Why two different events? In the first case, the value (language tag) is valid but not (currently) supported vs invalid values that will never be correct. For exemple "speech_language": "ar‑SA" would raise a METHOD-FAILED but "speech_language": 78.6 would raise an INVALID-PARAM-VALUE.

Get session defaults

Get session default values of the recognition parameters.

  • command GET-PARAMS

Success response

  • event: DEFAULT-PARAMS

Error responses

None, this command never fails.

Define a grammar alias

  • command: DEFINE-GRAMMAR
  • headers:
FieldTypePossible Values or unitDescription
content_idstrASCII stringthe alias id you want to define (without the session: prefix)
content_typestr"text/uri-list"The type on the body. Only "text/uri-list" is supported for the moment
  • body: the grammar you want to alias. Examples:
    • builtin:speech/address
    • builtin:speech/keywords?alternatives=facture|commande|compte|conseiller
    • builtin:speech/spelling/mixed?regex=[a-z]{2}[0-9]{9}[a-z]{2}

Success response

  • event: GRAMMAR-DEFINED

Error responses

  • event: METHOD_FAILED

    • completion_cause: GramDefinitionFailure or GramLoadFailure
    • completion_reason: the explanatory error message
  • event: METHOD_NOT_VALID if a recognition process is in progress

  • event: MISSING_PARAM if content-id is missing

Start recognition

  • command: RECOGNIZE
  • headers: the same as SET-PARAMS, except Logging-Tag, plus:
FieldTypePossible Values or unitDescription
recognition_modestr"normal" / "hotword"the recognition mode
start_input_timersboola value of false tells the recognizer to start recognition but not to start the no-input timer yet. Default is false.
content_typestr"text/uri-list"The type on the body. Only "text/uri-list" is supported for the moment

If the client chooses not to start the timers immediately, it should issue a START-INPUT-TIMERS command later.

  • body (required): multi-line string, contains the grammar to use, one per line (order is significant for priorities).

The grammar references may be builtin grammars (builtin:…) or aliases prefixed by session:.

If more than one grammar is given, the server will try to match them all at the same time.
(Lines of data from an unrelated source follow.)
--- config.mk ---
export PLATFORM = sky130hd
export DESIGN_NAME = tsp_front
export DESIGN_NICKNAME = d
export VERILOG_FILES = /design/src/hdl/tsp_pkg.sv /design/src/hdl/tsp_front.sv
export SDC_FILE = /design/constraint.sdc
export NUM_CORES = 1
export LEC_CHECK = 0
export ABC_CLOCK_PERIOD_IN_PS = 3100
export BUFFER_PORTS_ARGS = -buffer_cell sky130_fd_sc_hd__buf_2
export CAP_MARGIN = 20
export CORE_UTILIZATION = 40
export DETAILED_ROUTE_END_ITERATION = 7
export PLACE_DENSITY_LB_ADDON = 0.15
export SYNTH_ARGS = -nofsm -noshare
export SYNTH_HDL_FRONTEND = slang
export SYNTH_SLANG_ARGS = --single-unit
--- constraint.sdc ---
create_clock -name vclk -period 3.1
set_input_delay 0.465 -clock vclk [all_inputs]
set_output_delay 0.465 -clock vclk [all_outputs]
set_load 0.01 [all_outputs]
--- src/hdl/tsp_pkg.sv ---
// ----------------------------------------------------------------------------
// tsp_pkg
// Shared types and constants for the tick to square-root price block.
// ----------------------------------------------------------------------------
package tsp_pkg;

   localparam logic [20:0] TICK_LIMIT = 21'd887272;
   localparam int          FACTORS    = 20;

   typedef struct packed {
      logic [19:0] mag;
      logic        neg;
      logic        oor;
   } tick_item_type;

   function automatic logic [127:0] factor_q128(input logic [4:0] idx);
      logic [127:0] f;
      unique case (idx)
         5'd0:  f = 128'hfffcb933bd6fad37aa2d162d1a594001;
         5'd1:  f = 128'hfff97272373d413259a46990580e213a;
         5'd2:  f = 128'hfff2e50f5f656932ef12357cf3c7fdcc;
         5'd3:  f = 128'hffe5caca7e10e4e61c3624eaa0941cd0;
         5'd4:  f = 128'hffcb9843d60f6159c9db58835c926644;
         5'd5:  f = 128'hff973b41fa98c081472e6896dfb254c0;
         5'd6:  f = 128'hff2ea16466c96a3843ec78b326b52861;
         5'd7:  f = 128'hfe5dee046a99a2a811c461f1969c3053;
         5'd8:  f = 128'hfcbe86c7900a88aedcffc83b479aa3a4;
         5'd9:  f = 128'hf987a7253ac413176f2b074cf7815e54;
         5'd10: f = 128'hf3392b0822b70005940c7a398e4b70f3;
         5'd11: f = 128'he7159475a2c29b7443b29c7fa6e889d9;
         5'd12: f = 128'hd097f3bdfd2022b8845ad8f792aa5825;
         5'd13: f = 128'ha9f746462d870fdf8a65dc1f90e061e5;
         5'd14: f = 128'h70d869a156d2a1b890bb3df62baf32f7;
         5'd15: f = 128'h31be135f97d08fd981231505542fcfa6;
         5'd16: f = 128'h09aa508b5b7a84e1c677de54f3e99bc9;
         5'd17: f = 128'h005d6af8dedb81196699c329225ee604;
         5'd18: f = 128'h00002216e584f5fa1ea926041bedfe98;
         5'd19: f = 128'h00000000048a170391f7dc42444e8fa2;
         default: f = '0;
      endcase
      return f;
   endfunction

endpackage

--- src/hdl/tsp_front.sv ---
// ----------------------------------------------------------------------------
// tsp_front
// Splits an incoming tick into sign and magnitude and flags ticks past the limit.
// ----------------------------------------------------------------------------
module tsp_front (
   input  logic                   [20:0] tick_value,
   output tsp_pkg::tick_item_type        item
);
   import tsp_pkg::*;

   logic        neg;
   logic [20:0] mag;

   assign neg = tick_value[20];
   assign mag = neg ? (21'd0 - tick_value) : tick_value;

   assign item.neg = neg;
   assign item.mag = mag[19:0];
   assign item.oor = (mag > TICK_LIMIT);

endmodule

-- Yosys cells after proc, flatten, opt, wreduce, memory -nomap -nowiden
Index checks and enable logic that the tools add are counted.
- $add $sub $neg: 1
- $lt $le $gt $ge: 1
- multiplexer cells: 1
- operator list (kind ; number):
    $gt A21 B20 Y1 const B ; 1
    $mux W21 ; 1
    $sub A1 B21 Y21 const A ; 1
- flip-flop bits (word level): 0
- input bits: 21
- output and inout port bits: 22
- logic and storage cells: 3

-- Longest topological paths before layout
Gate-level depths: netlist (run 1).
- word-level depth: 3
- gate-level depth with buffers: 10
- depth with buffers taken out: 9

-- Worst setup path before layout (run 1)
No wires, ideal clock.
- path type: input-to-output
- start: input tick_value[1]
- end: output item[0] (netlist name)
- arrival: 2.702 ns
- path slack: -0.067 ns
- stages on the path: 10
- path buffers: 1
- cells stage by stage: inv_1 -> ha_1 -> or4b_2 -> or4_1 -> buf_2 -> o41ai_2 -> or3_1 -> nor3b_2 -> o211ai_1 -> a22oi_1
- RTL lines (element ; RTL line ; RTL):
    from (decl) ; tsp_front.sv:6 ; input logic [20:0] tick_value,
    to (decl) ; tsp_front.sv:7 ; output tsp_pkg::tick_item_type item

==> qor_table.md, run 1 <==
| Item | Reported | Unit |
|:---|:---|:---|
| Total negative setup slack | -183 | ps |
| Multiplexer fraction of the synthesized cell area | 1.51 | % |
| Diodes inserted | 0 | - |
| Number of setup violations in the final report | 1 | - |
| Synthesis warning total | 0 | - |
| Net count of the mapped netlist | 133 | - |
| NetSw | 0.0932 | mW |
| Number of nets with antenna violations after routing | 0 | - |
| Category of the critical setup timing path | in -> out | - |
| Kind of cell adding the most delay to the critical path | simple AND/OR/NAND/NOR gates | - |
| Wire length per cell after detailed routing | 12.2 | µm |
| Final critical path time including I/O delays and setup | 3280 | ps |
| Setup repair after global routing missed its margin | true | - |
| Netlist area before placement | 748 | µm² |
| Post-route cell area | 0.00120 | mm² |
| Average size of a mapped cell | 6.74 | µm² |
| Fill cell total of the finished layout | 166 | - |
| Kind of start point of the critical path | input port | - |
| Area of the multi-input gates | 706 | µm² |
| Worst Path Buf+Inv | 2 | - |
| Static Leakage | 0.552 | nW |
| CP arrival | 2820 | ps |
| Setup slack at placement | -218 | ps |
| First drt pass iteration count | 5 | - |
| Combinational share of power | 100.0 | % |
| Main combinational cell family by area after synthesis | simple AND/OR/NAND/NOR gates | - |
| Maximum number of pins on one net before global-route repair | 20 | - |
| Area overhead of the layout relative to synthesis | 59.9 | % |
| Cell Count Post-Placement | 194 | - |
| DR iter-0 viols | 13 | - |
| Core region area | 0.00175 | mm² |
| Highest net fanout along the worst path | 5 | - |
| Total stage count of the critical path | 9 | - |
| Die area | 0.00205 | mm² |
| Worst-case vdd ir drop | 84.7 | µV |
| Number of nets in the layout | 194 | - |
| Fraction of the yosys area taken by sequential cells | 0 | % |
| First-pass GRT wire length | 3.53 | mm |
| Initial cell density of the core | 42.9 | % |
| Post-route clock period utilization | 106 | % |
| Run status | complete, but fails checks | - |
| Number of standard cells in the layout, taps in and fillers out | 195 | - |
| Top-level port count | 43 | - |
| Adder-cell share of the synthesized area | 1.67 | % |
| Die extent in y | 45.3 | µm |
| Maximum capacitance violations | 0 | - |
| Total global routing overflow | 0 | - |
| Number of max-slew violations in the final report | 0 | - |
| Synth unique cells | 39 | - |
| Number of antenna violations at the first check in global routing | 0 | - |
| Simple-gate area share of the yosys netlist | 33.9 | % |
| Ratio of cells with drive above 1 in the final layout | 48.8 | % |
| Sequential cell count | 0 | - |
| Sequential standard cell area | 0 | µm² |
| Worst setup path end | item[0] | - |
| Number of vias per cell | 5.40 | - |
| Commonest cells after routing, fill and taps aside | sky130_fd_sc_hd__buf_2 (41), sky130_fd_sc_hd__buf_4 (25), sky130_fd_sc_hd__xnor2_1 (11) | - |
| Pin slew with the least headroom to its limit | 438 | ps |
| Rel. slew slack | 70.5 | % |
| Required time of the worst setup path | 2630 | ps |
| Max Clk Rate | 305 | MHz |
| Power per unit of standard cell area | 150 | mW/mm² |
| Routed Wire Length | 2.38 | mm |
| Compound-gate portion of the synthesized area | 30.4 | % |
| Final HPWL from detailed placement | 1.94 | mm |
| Cell with the biggest individual delay on the critical path | sky130_fd_sc_hd__or4_4 | - |
| Horizontal die dimension | 45.3 | µm |
| Violations in the final reports | setup timing | - |
| Internal power contribution | 0.0862 | mW |
| Overall track demand over capacity in global routing | 22.0 | % |
| Buffers added on ports | 43 | - |
| Seq pwr share | 0 | % |
| Post-route DRC violation count | 0 | - |
| Most common library cell in the layout ignoring fill and taps | sky130_fd_sc_hd__buf_2 | - |
| Total cell area at the placement stage | 0.00115 | mm² |
| Vias in the first global route | 897 | - |
| Clock power share | 0 | % |
| Critical path capture point type | output port | - |
| Weighted congestion at the end of routability-driven global placement | 0.834 | - |
| Count of clock-net buffers in the final layout | 0 | - |
| Worst path setup slack after routing | -183 | ps |
| Cell row count | 15 | - |
| Timing startpoint of the critical path | tick_value[6] | - |
| List of cells traversed by the critical path | buf_2 -> or4_4 -> or4_4 -> mux2_1 -> a32o_1 -> o21ai_0 -> o211ai_1 -> a22oi_2 -> buf_2 | - |
| Type of the worst min-delay path | in -> out | - |
| Routed vias | 1053 | - |
| Area share of xor/xnor cells in the synthesized design | 21.1 | % |
| Delay contributed by the slowest stage of the critical path | 560 | ps |
| Instance count of the mapped netlist | 111 | - |
| Final count of hold timing violations | 0 | - |
| Switching share of total power | 52.0 | % |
The first matching grammar "wins". If several grammars match at once, the one that is earlier in the list has priority.

Future recognition events will reference this request in their request_id.

Success response

  • event: RECOGNITION-IN-PROGRESS

Error responses

  • event: METHOD_FAILED
    • completion_cause: GramLoadFailure or Error (for ASR errors or when a recognition request is already progressing)
    • completion_reason: the explanatory error message

Asynchronous Recognition events

"start of input" event

In normal mode only, when the recognition process starts hearing a voice, this event is fired:

  • event: START-OF-INPUT

Outcome event

Some time later, when the recognition completes, a RECOGNITION-COMPLETE event is fired, with a completion_cause header that may be one of:

  • Success: at least one of the grammar matched
  • NoInputTimeout: no voice was heard until no_input_timeout expired
  • NoMatch: in normal mode, what was "heard" contradicts all grammars or confidence was too low to accept match
  • NoMatchMaxtime: no match was found before recognition_timeout was reached in normal mode
  • HotwordMaxtime: no match was found before recognition_timeout or hotword_max_duration was reached in hotword mode
  • TooMuchSpeechTimeout: a match was found, but new speech was still matching when recognition_timeout or hotword_max_duration expired (the match is returned)
  • PartialMatch: (normal mode only) only a partial match was found
  • PartialMatchMaxtime: (normal mode only) only a partial was found and new speech continued to partial match the grammar until recognition_timeout or hotword_max_duration expired (the partial match is returned)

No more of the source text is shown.